18例传统手术患者手术时间为(560±245) min,术中出血量为(6 100±4 536) mL。术后30 d内12例患者发生并发症,其中术后出血6例,永久截瘫1例,乳糜胸1例,肺部感染2例,伤口并发症2例。30 d内死亡4例,3例与弥散性血管内凝血(disseminated or diffuse intravascular coagulation, DIC)所致凝血功能障碍相关,1例与肺部感染相关。术后30 d并发症发生率为66.7%,术后30 d死亡率为22.2%。

对比两种手术方法,去分支杂交手术的术中出血量显著低于传统手术(P<0.001), 30 d内的并发症发生率也显著降低(P=0.011)。

2.2 远期随访

杂交手术组的平均随访时间为(49±35)个月,传统手术组为(43±47)个月,没有失访病例。随访期内,杂交手术组患者有4例需接受二次血管腔内手术,二次手术率为36.4%,其中2例处理肾动脉吻合口狭窄,1例处理Ⅳ型内漏,1例处理来源于腹腔干的Ⅱ型内漏;传统手术组有1例因肾动脉吻合口狭窄行球囊扩张术,二次手术率为5.6%。杂交手术组中,全因死亡3例,其中动脉瘤相关2例,1年、5年和10年的全因生存率分别为72%、54%和29%;传统手术组中,全因死亡5例,其中动脉瘤相关2例,1年、5年和10年的全因生存率为81%、71%和35%。杂交手术和传统手术在患者的全因生存率、动脉瘤相关生存率和动脉瘤相关并发症发生率方面没有显著差异,杂交手术组的二次手术比例高于传统手术组(36.4%vs.5.6%,P=0.074),但两者差异无统计学意义(图1)。

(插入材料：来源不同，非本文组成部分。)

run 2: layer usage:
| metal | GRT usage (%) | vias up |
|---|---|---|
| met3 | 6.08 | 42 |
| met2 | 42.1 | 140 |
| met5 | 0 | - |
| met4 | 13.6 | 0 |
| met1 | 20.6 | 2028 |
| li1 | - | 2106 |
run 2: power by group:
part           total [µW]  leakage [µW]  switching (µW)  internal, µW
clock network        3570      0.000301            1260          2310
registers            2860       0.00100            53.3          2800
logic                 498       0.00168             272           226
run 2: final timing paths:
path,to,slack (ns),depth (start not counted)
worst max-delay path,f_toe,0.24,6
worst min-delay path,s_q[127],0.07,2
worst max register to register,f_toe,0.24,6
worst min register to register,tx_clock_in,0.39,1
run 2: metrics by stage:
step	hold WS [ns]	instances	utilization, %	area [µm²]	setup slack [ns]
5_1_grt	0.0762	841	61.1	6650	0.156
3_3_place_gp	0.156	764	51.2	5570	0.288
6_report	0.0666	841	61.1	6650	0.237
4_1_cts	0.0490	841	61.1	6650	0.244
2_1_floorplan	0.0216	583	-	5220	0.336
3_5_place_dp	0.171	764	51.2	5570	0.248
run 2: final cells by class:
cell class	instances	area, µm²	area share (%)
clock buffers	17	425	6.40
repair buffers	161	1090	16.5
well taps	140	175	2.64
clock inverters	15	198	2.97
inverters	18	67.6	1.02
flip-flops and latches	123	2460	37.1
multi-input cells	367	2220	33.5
[config.mk]
export PLATFORM = sky130hd
export DESIGN_NAME = i2c_fifo_flags
export DESIGN_NICKNAME = d
export VERILOG_FILES = /design/src/i2c_flags_pkg.sv /design/src/i2c_fifo_flags.sv
export VERILOG_INCLUDE_DIRS = /design/src
export SDC_FILE = /design/constraint.sdc
export NUM_CORES = 1
export LEC_CHECK = 0
export ABC_AREA = 1
export ABC_CLOCK_PERIOD_IN_PS = 2700
export BUFFER_PORTS_ARGS = -buffer_cell sky130_fd_sc_hd__buf_2
export CAP_MARGIN = 20
export CELL_PAD_IN_SITES_DETAIL_PLACEMENT = 1
export CELL_PAD_IN_SITES_GLOBAL_PLACEMENT = 1
export CORE_MARGIN = 4
export CORE_UTILIZATION = 25
export CTS_CLUSTER_SIZE = 28
export DETAILED_ROUTE_END_ITERATION = 7
export PLACE_DENSITY_LB_ADDON = 0.1
export SLEW_MARGIN = 10
export SYNTH_ARGS = -nofsm -noshare
export SYNTH_HDL_FRONTEND = slang
export SYNTH_SLANG_ARGS = --single-unit
[constraint.sdc]
create_clock -name ref_clk -period 2.7 [get_ports ref_clk]
set_input_delay 0.54 -clock ref_clk [delete_from_list [all_inputs] [get_ports ref_clk]]
set_output_delay 0.54 -clock ref_clk [all_outputs]
set_load 0.1 [all_outputs]
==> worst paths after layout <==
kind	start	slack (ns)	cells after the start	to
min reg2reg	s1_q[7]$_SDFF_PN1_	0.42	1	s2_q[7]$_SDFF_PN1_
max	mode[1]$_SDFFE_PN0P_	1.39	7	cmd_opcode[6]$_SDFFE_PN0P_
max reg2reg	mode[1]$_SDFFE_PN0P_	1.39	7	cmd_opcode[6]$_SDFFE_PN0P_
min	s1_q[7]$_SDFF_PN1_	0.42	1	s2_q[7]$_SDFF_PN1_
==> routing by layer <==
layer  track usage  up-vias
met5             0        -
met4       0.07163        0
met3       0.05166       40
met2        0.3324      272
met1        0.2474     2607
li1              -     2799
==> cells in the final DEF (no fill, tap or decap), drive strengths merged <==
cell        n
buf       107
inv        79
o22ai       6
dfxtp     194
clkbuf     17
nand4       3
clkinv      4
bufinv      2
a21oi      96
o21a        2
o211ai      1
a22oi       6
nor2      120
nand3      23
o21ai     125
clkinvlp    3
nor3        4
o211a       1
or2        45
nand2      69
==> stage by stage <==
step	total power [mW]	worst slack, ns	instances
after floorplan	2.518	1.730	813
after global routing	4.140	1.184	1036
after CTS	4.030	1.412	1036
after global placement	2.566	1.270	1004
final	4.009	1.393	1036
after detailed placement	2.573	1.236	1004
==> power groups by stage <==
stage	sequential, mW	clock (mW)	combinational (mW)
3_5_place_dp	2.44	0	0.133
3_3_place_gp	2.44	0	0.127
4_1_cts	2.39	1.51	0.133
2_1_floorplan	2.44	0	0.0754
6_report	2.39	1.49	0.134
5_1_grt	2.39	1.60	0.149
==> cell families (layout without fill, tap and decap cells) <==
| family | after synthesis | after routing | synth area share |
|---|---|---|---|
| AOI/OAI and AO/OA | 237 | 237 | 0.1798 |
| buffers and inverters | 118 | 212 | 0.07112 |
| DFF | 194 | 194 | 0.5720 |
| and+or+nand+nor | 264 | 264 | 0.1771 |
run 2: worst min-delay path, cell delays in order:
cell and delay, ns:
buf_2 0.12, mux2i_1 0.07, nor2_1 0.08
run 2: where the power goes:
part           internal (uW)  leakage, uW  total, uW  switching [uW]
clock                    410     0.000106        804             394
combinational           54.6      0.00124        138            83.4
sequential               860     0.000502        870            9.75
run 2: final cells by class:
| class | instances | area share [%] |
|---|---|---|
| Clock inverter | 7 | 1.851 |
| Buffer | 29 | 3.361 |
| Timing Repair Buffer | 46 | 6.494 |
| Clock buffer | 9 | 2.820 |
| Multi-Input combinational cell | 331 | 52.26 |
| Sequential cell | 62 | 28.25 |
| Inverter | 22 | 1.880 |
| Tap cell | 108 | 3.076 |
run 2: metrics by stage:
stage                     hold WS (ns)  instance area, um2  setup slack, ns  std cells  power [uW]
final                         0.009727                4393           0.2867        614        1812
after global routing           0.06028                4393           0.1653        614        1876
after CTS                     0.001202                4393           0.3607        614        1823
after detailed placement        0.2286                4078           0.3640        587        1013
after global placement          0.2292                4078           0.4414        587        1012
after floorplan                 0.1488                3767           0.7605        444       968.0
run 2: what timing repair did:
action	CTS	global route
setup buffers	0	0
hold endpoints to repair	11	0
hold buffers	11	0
**config.mk**
```make
export PLATFORM = sky130hd
export DESIGN_NAME = ccdc_top
export DESIGN_NICKNAME = d
export VERILOG_FILES = /design/src/ccdc_top.v
export VERILOG_INCLUDE_DIRS = /design/src
export SDC_FILE = /design/constraint.sdc
export NUM_CORES = 2
export LEC_CHECK = 0
export BUFFER_PORTS_ARGS = -buffer_cell sky130_fd_sc_hd__clkbuf_2
export CAP_MARGIN = 5
export CELL_PAD_IN_SITES_DETAIL_PLACEMENT = 2
export CELL_PAD_IN_SITES_GLOBAL_PLACEMENT = 2
export CORE_UTILIZATION = 25
export DETAILED_ROUTE_END_ITERATION = 12
export PLACE_DENSITY = 0.55
export SYNTH_ARGS = -nofsm -noshare
export SYNTH_HDL_FRONTEND = slang
export SYNTH_SLANG_ARGS = --single-unit
export TNS_END_PERCENT = 100
```
**constraint.sdc**
```tcl
create_clock -name REF_CLK -period 11.35 [get_ports REF_CLK]
set_input_delay 2.27 -clock REF_CLK [delete_from_list [all_inputs] [get_ports REF_CLK]]
set_output_delay 2.27 -clock REF_CLK [all_outputs]
set_load 0.01 [all_outputs]
```
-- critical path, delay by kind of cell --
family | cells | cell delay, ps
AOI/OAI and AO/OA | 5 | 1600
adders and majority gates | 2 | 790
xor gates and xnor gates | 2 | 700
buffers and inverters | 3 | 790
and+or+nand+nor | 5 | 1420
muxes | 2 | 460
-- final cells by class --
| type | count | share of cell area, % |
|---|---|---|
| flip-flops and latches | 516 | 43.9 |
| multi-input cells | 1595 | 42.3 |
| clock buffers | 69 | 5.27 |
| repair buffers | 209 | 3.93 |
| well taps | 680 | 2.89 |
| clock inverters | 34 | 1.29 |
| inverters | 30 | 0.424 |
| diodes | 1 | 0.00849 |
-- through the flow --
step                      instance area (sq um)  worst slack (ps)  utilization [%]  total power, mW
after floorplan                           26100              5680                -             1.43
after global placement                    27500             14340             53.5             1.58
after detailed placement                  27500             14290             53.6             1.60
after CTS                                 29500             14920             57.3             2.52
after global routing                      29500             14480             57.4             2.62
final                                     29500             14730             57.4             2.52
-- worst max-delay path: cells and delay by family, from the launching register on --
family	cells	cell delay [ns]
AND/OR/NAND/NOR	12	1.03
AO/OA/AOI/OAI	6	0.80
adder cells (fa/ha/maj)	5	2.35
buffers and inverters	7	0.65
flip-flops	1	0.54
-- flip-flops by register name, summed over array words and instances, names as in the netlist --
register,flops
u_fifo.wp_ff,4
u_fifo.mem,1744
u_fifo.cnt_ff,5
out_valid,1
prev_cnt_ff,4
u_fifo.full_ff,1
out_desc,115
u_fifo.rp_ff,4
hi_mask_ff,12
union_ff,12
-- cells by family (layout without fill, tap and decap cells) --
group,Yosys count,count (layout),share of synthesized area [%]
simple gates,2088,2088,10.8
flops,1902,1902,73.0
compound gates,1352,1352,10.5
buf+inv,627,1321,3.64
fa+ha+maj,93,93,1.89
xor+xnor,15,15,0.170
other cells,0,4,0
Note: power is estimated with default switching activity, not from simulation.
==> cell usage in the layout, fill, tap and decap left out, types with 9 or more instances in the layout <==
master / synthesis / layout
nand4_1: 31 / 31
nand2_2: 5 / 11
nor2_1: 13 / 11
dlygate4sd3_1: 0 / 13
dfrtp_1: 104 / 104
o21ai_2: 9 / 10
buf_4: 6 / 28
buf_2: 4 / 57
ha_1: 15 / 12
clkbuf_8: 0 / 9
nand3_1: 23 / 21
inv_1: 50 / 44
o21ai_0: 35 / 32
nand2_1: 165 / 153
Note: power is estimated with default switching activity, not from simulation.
--- src/design/amc_pkg.sv ---
// Package of constants and types for the asynchronous memory port controller.
package amc_pkg;

    // ****************************************************************
    // Widths and pin encodings
    // ****************************************************************
    localparam int ADDR_W       = 23;
    localparam int DIE_ADDR_W   = 21;
    localparam int DATA_W       = 8;
    localparam int DIE_N        = 4;
    localparam int DIE_SEL_HI   = 22;
    localparam int DIE_SEL_LO   = 21;
    localparam logic [3:0] SEL_NONE = 4'hf;

    // ****************************************************************
    // Timing, in nanoseconds (wake in microseconds, power-up in milliseconds), and the clock period
    // ****************************************************************
    localparam int CLK_NS        = 4;
    localparam int ACCESS_NS     = 50;
    localparam int WRITE_NS      = 50;
    localparam int WAKE_US       = 100;
    localparam int POWERUP_MS    = 2;
    localparam int ACCESS_CYC    = (ACCESS_NS + CLK_NS - 1) / CLK_NS;
    localparam int WRITE_CYC     = (WRITE_NS + CLK_NS - 1) / CLK_NS;
    localparam int WAKE_CYC      = (WAKE_US * 1000 + CLK_NS - 1) / CLK_NS;
    localparam int POWERUP_CYC   = (POWERUP_MS * 1000000 + CLK_NS - 1) / CLK_NS;
    localparam int CNT_W         = 20;
    localparam logic [CNT_W-1:0] CNT_ONE = 20'h00001;

    typedef enum logic [1:0] {
        AMC_CMD_READ,
        AMC_CMD_WRITE,
        AMC_CMD_SLEEP,
        AMC_CMD_WAKE
    } amc_cmd_t;

    // Die number for the two top address bits under the global select.
    function automatic logic [1:0] amc_die_of(input logic [1:0] top);
        case (top)
            2'h0:    amc_die_of = 2'h0;
            2'h1:    amc_die_of = 2'h1;
            2'h2:    amc_die_of = 2'h3;
            default: amc_die_of = 2'h2;
        endcase
    endfunction : amc_die_of

endpackage : amc_pkg
`config.mk`:
```
export PLATFORM = sky130hd
export DESIGN_NAME = pmbus_status_regs
export DESIGN_NICKNAME = d
export VERILOG_FILES = /design/src/pm_pkg.sv /design/src/status_byte_if.sv /design/src/pin_sync2.sv /design/src/w1c_status_byte.sv /design/src/pmbus_status_regs.sv
export SDC_FILE = /design/constraint.sdc
export NUM_CORES = 1
export LEC_CHECK = 0
export BUFFER_PORTS_ARGS = -buffer_cell sky130_fd_sc_hd__buf_2
export CAP_MARGIN = 20
export CORE_MARGIN = 2
export CORE_UTILIZATION = 59
export CTS_BUF_LIST = sky130_fd_sc_hd__clkbuf_8
export CTS_CLUSTER_DIAMETER = 120
export DETAILED_ROUTE_END_ITERATION = 10
export MAX_ROUTING_LAYER = met4
export PLACE_DENSITY = 0.88
export SLEW_MARGIN = 20
export SYNTH_ARGS = -nofsm -noshare
export SYNTH_HDL_FRONTEND = slang
export SYNTH_SLANG_ARGS = --single-unit
```
`constraint.sdc`:
```
create_clock -name i_clk -period 3.6 [get_ports i_clk]
set_input_delay 0.72 -clock i_clk [delete_from_list [all_inputs] [get_ports i_clk]]
set_output_delay 0.72 -clock i_clk [all_outputs]
set_load 0.03 [all_outputs]
```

图1 去分支杂交手术和传统手术治疗胸腹主动脉瘤的长期效果比较Figure 1 Comparative long-term outcomes between hybrid and open repair of thoracoabdominal aortic aneurysm

3 讨论

去分支杂交手术治疗TAAA是在主动脉腔内介入技术发展的早期阶段,发挥传统开放手术和血管腔内手术各自的技术优势,用于处理一般情况较差、合并症较多、不能耐受完全开放手术,同时又不具备完全主动脉血管腔内修复技术和经济条件的TAAA患者的改良手段。去分支杂交手术术式的最大优势是避免了开胸,对于既往有开胸手术史或肺部基础疾病的患者而言具有较大优势[3]。本研究中两组患者的基线资料存在一定差异:(1)杂交手术组中美国麻醉医师协会(American Society of Anesthesiologists,ASA)评分≥3分的患者比例显著高于开放手术组,目前多数学者认为ASA评分≥3分的患者属于高危患者,适合考虑采用去分支杂交手术修复[4];(2)杂交手术组的夹层动脉瘤比例更高,夹层动脉瘤Crawford Ⅰ级和Ⅱ级病变更常见,夹层累及范围广,行开放手术的死亡率和截瘫率更高[5],而且夹层瘤壁也不利于血管吻合,因此可能更加适合采用去分支杂交手术;(3)术前肾功能不全的患者更多选择杂交手术。肾功能不全与TAAA术后不良事件密切相关,术前合并肾功能不全的TAAA患者行开放修复术后发生肾功能衰竭需要透析治疗的比例是肾功能正常患者的1.86倍[6],围术期死亡率是肾功能正常患者的7倍,而且5年生存率也显著降低[7]。杂交手术的肾热缺血时间较短,对肾的血流灌注影响较小,因此更适合术前合并肾功能不全的患者。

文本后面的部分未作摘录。